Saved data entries
# # # # # # #
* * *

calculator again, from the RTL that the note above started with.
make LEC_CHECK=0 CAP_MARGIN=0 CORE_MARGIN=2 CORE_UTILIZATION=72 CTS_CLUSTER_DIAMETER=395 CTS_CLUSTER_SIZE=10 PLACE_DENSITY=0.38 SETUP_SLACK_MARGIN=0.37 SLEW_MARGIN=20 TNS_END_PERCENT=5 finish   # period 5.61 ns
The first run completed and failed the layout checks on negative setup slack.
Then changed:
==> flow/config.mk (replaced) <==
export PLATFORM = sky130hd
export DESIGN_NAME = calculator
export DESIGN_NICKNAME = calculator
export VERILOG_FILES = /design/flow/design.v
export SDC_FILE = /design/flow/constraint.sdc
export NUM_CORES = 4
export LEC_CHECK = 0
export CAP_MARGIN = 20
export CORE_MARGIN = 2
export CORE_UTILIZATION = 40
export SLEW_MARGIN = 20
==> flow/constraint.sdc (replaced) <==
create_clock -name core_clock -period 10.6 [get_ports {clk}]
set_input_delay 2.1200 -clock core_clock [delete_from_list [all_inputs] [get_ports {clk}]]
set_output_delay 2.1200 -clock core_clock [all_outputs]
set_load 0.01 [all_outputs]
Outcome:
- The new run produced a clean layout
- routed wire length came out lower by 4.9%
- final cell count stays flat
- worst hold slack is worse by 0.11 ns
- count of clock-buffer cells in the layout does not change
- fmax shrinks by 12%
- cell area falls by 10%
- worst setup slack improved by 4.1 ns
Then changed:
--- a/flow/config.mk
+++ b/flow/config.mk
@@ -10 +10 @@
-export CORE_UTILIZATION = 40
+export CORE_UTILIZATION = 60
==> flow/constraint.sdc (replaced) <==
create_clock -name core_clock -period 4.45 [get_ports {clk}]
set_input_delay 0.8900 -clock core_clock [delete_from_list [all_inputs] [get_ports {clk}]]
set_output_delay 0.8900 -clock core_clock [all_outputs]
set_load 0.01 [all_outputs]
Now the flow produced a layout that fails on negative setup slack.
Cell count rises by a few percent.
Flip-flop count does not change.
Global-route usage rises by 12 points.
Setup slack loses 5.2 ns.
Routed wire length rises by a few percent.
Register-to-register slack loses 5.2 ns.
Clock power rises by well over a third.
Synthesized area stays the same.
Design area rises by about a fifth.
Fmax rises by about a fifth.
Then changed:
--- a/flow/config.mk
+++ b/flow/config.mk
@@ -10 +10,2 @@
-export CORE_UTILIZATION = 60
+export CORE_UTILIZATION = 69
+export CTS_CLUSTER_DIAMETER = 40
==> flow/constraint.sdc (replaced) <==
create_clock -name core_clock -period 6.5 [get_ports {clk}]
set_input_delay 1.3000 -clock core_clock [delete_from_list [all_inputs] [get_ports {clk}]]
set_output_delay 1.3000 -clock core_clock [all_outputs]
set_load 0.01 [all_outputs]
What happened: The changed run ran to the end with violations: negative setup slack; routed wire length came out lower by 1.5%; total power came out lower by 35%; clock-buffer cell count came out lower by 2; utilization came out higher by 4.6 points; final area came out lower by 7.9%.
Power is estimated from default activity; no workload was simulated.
# # # # # # #
### AIM OF THE EXERCISE
Word for word, print every line above.

### RESPONSE AREA
* * *

calculator again, from the RTL that the note above started with.
make LEC_CHECK=0 CAP_MARGIN=0 CORE_MARGIN=2 CORE_UTILIZATION=72 CTS_CLUSTER_DIAMETER=395 CTS_CLUSTER_SIZE=10 PLACE_DENSITY=0.38 SETUP_SLACK_MARGIN=0.37 SLEW_MARGIN=20 TNS_END_PERCENT=5 finish   # period 5.61 ns
The first run completed and failed the layout checks on negative setup slack.
Then changed:
==> flow/config.mk (replaced) <==
export PLATFORM = sky130hd
export DESIGN_NAME = calculator
export DESIGN_NICKNAME = calculator
export VERILOG_FILES = /design/flow/design.v
export SDC_FILE = /design/flow/constraint.sdc
export NUM_CORES = 4
export LEC_CHECK = 0
export CAP_MARGIN = 20
export CORE_MARGIN = 2
export CORE_UTILIZATION = 40
export SLEW_MARGIN = 20
==> flow/constraint.sdc (replaced) <==
create_clock -name core_clock -period 10.6 [get_ports {clk}]
set_input_delay 2.1200 -clock core_clock [delete_from_list [all_inputs] [get_ports {clk}]]
set_output_delay 2.1200 -clock core_clock [all_outputs]
set_load 0.01 [all_outputs]
Outcome:
- The new run produced a clean layout
- routed wire length came out lower by 4.9%
- final cell count stays flat
- worst hold slack is worse by 0.11 ns
- count of clock-buffer cells in the layout does not change
- fmax shrinks by 12%
- cell area falls by 10%
- worst setup slack improved by 4.1 ns
Then changed:
--- a/flow/config.mk
+++ b/flow/config.mk
@@ -10 +10 @@
-export CORE_UTILIZATION = 40
+export CORE_UTILIZATION = 60
==> flow/constraint.sdc (replaced) <==
create_clock -name core_clock -period 4.45 [get_ports {clk}]
set_input_delay 0.8900 -clock core_clock [delete_from_list [all_inputs] [get_ports {clk}]]
set_output_delay 0.8900 -clock core_clock [all_outputs]
set_load 0.01 [all_outputs]
Now the flow produced a layout that fails on negative setup slack.
Cell count rises by a few percent.
Flip-flop count does not change.
Global-route usage rises by 12 points.
Setup slack loses 5.2 ns.
Routed wire length rises by a few percent.
Register-to-register slack loses 5.2 ns.
Clock power rises by well over a third.
Synthesized area stays the same.
Design area rises by about a fifth.
Fmax rises by about a fifth.
Then changed:
--- a/flow/config.mk
+++ b/flow/config.mk
@@ -10 +10,2 @@
-export CORE_UTILIZATION = 60
+export CORE_UTILIZATION = 69
+export CTS_CLUSTER_DIAMETER = 40
==> flow/constraint.sdc (replaced) <==
create_clock -name core_clock -period 6.5 [get_ports {clk}]
set_input_delay 1.3000 -clock core_clock [delete_from_list [all_inputs] [get_ports {clk}]]
set_output_delay 1.3000 -clock core_clock [all_outputs]
set_load 0.01 [all_outputs]
What happened: The changed run ran to the end with violations: negative setup slack; routed wire length came out lower by 1.5%; total power came out lower by 35%; clock-buffer cell count came out lower by 2; utilization came out higher by 4.6 points; final area came out lower by 7.9%.
Power is estimated from default activity; no workload was simulated.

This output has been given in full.